Google has released emergency security updates to patch two high-severity Chrome vulnerabilities being actively exploited in zero-day attacks, affecting an estimated 3.5 billion users worldwide.
“Google is aware that exploits for both CVE-2026-3909 & CVE-2026-3910 exist in the wild,” the company stated in a security advisory published Thursday.
The Vulnerabilities
CVE-2026-3909 stems from an out-of-bounds write weakness in Skia, Google’s open-source 2D graphics library responsible for rendering web content and user interface elements. Attackers can exploit this flaw to crash the browser or achieve arbitrary code execution on target systems.

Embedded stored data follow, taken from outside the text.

Setup of the reference run:
==> flow/design.v (excerpt) <==
module GameModeEazy(
input wire clk,
input wire rst,
input wire load,
input wire [63:0] load_board,
input wire [3:0]btn,
input wire [3:0]mode,
output wire [63:0] num,
output wire [15:0] judge
    );
reg [63:0] num_reg; 
reg [63:0] num_reg_last;
reg [3:0]position_reg;
reg [1:0]count;
assign num = num_reg;
judge m0(.num(num),.judge(judge));
always @ (posedge clk)
if (rst) begin
	num_reg = 64'b0001000000000000000000000000000000000000000000000000000000010000;
	count = 2'b00;
end
else if (load) begin
	num_reg = load_board;
end
else if (mode==4'b0011) begin
	if (count==2'b11) count=2'b00; else count=count+1'b1;
	num_reg_last=num_reg;
		if (btn[0]==1)
		begin		
			if (num_reg[3:0]==4'b0000)
				begin
					num_reg[3:0]=num_reg[19:16];
					num_reg[19:16]=4'b0000;
				end
			if (num_reg[7:4]==4'b0000)
				begin
					num_reg[7:4]=num_reg[23:20];
					num_reg[23:20]=4'b0000;
				end	
			if (num_reg[11:8]==4'b0000)
				begin
					num_reg[11:8]=num_reg[27:24];
					num_reg[27:24]=4'b0000;
				end	
			if (num_reg[15:12]==4'b0000)
				begin
					num_reg[15:12]=num_reg[31:28];
					num_reg[31:28]=4'b0000;
				end	
			if (num_reg[19:16]==4'b0000)
				begin
					num_reg[19:16]=num_reg[35:32];
					num_reg[35:32]=4'b0000;
				end
			if (num_reg[23:20]==4'b0000)
				begin
					num_reg[23:20]=num_reg[39:36];
					num_reg[39:36]=4'b0000;
				end	
			if (num_reg[27:24]==4'b0000)
				begin
					num_reg[27:24]=num_reg[43:40];
					num_reg[43:40]=4'b0000;
				end	
			if (num_reg[31:28]==4'b0000)
				begin
					num_reg[31:28]=num_reg[47:44];
					num_reg[47:44]=4'b0000;
				end	
			if (num_reg[3:0]==4'b0000)
				begin
					num_reg[3:0]=num_reg[19:16];
					num_reg[19:16]=4'b0000;
				end
			if (num_reg[7:4]==4'b0000)
				begin
					num_reg[7:4]=num_reg[23:20];
					num_reg[23:20]=4'b0000;
				end	
			if (num_reg[11:8]==4'b0000)
				begin
					num_reg[11:8]=num_reg[27:24];
  ...
Size: roughly 6900 cells after synthesis, about 36000 µm² of cells after synthesis.
==> flow/config.mk <==
export PLATFORM = sky130hd
export DESIGN_NAME = GameModeEazy
export DESIGN_NICKNAME = GameModeEazy
export VERILOG_FILES = /design/flow/design.v
export SDC_FILE = /design/flow/constraint.sdc
export NUM_CORES = 4
export LEC_CHECK = 0
export ABC_AREA = 1
export CAP_MARGIN = 20
export CELL_PAD_IN_SITES_GLOBAL_PLACEMENT = 3
export CORE_MARGIN = 6
export CORE_UTILIZATION = 46
export CTS_CLUSTER_DIAMETER = 105
export CTS_CLUSTER_SIZE = 53
export GPL_ROUTABILITY_DRIVEN = 1
export GPL_TIMING_DRIVEN = 0
export MAX_ROUTING_LAYER = met4
export PLACE_DENSITY_LB_ADDON = 0.14
export SETUP_SLACK_MARGIN = 5.0
export SLEW_MARGIN = 20
==> flow/constraint.sdc <==
create_clock -name core_clock -period 21.9 [get_ports {clk}]
set_input_delay 4.3800 -clock core_clock [delete_from_list [all_inputs] [get_ports {clk}]]
set_output_delay 4.3800 -clock core_clock [all_outputs]
set_load 0.01 [all_outputs]
run.sh (not shown) runs the stock make flow with config.mk's settings and CLKGATE_MAP_FILE=.
No final results exist for the reference run, since it was stopped by error FLW-0024 during 3_1_place_gp_skip_io.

CVE-2026-3910 is described as an inappropriate implementation vulnerability in the V8 JavaScript and WebAssembly engine—the core component that executes JavaScript code in Chrome. V8 vulnerabilities are particularly dangerous as they can enable sandbox escapes and remote code execution.
Rapid Response
Google discovered and patched both security flaws within two days of initial reporting, demonstrating the company’s accelerated response to in-the-wild exploitation. Updated versions are now rolling out:
- Windows: 146.0.7680.75
- macOS: 146.0.7680.76
- Linux: 146.0.7680.75
While the out-of-band update could take days or weeks to reach all users, manual checks show updates are already available.
Details Under Wraps
Google has not disclosed technical details about the exploitation methods, stating: “Access to bug details and links may be kept restricted until a majority of users are updated with a fix. We will also retain restrictions if the bug exists in a third party library that other projects similarly depend on, but haven’t yet fixed.”
This controlled disclosure approach prevents attackers from weaponizing vulnerability details before patches propagate across the user base.
2026 Zero-Day Tally
These are the second and third actively exploited Chrome zero-days patched since January 2026. The first, CVE-2026-2441, addressed an iterator invalidation bug in CSSFontFeatureValuesMap and was fixed in mid-February.
For comparison, Google fixed eight zero-days exploited in the wild throughout 2025, many discovered by Google’s Threat Analysis Group (TAG) while tracking spyware operations.
Recommended Actions
Update Chrome immediately. Navigate to Settings → About Chrome, or let the browser auto-update and restart. Organizations should prioritize pushing this update through enterprise management tools given the active exploitation.
The rapid weaponization of browser vulnerabilities underscores why keeping browsers patched remains one of the most critical security hygiene practices for both individuals and enterprises.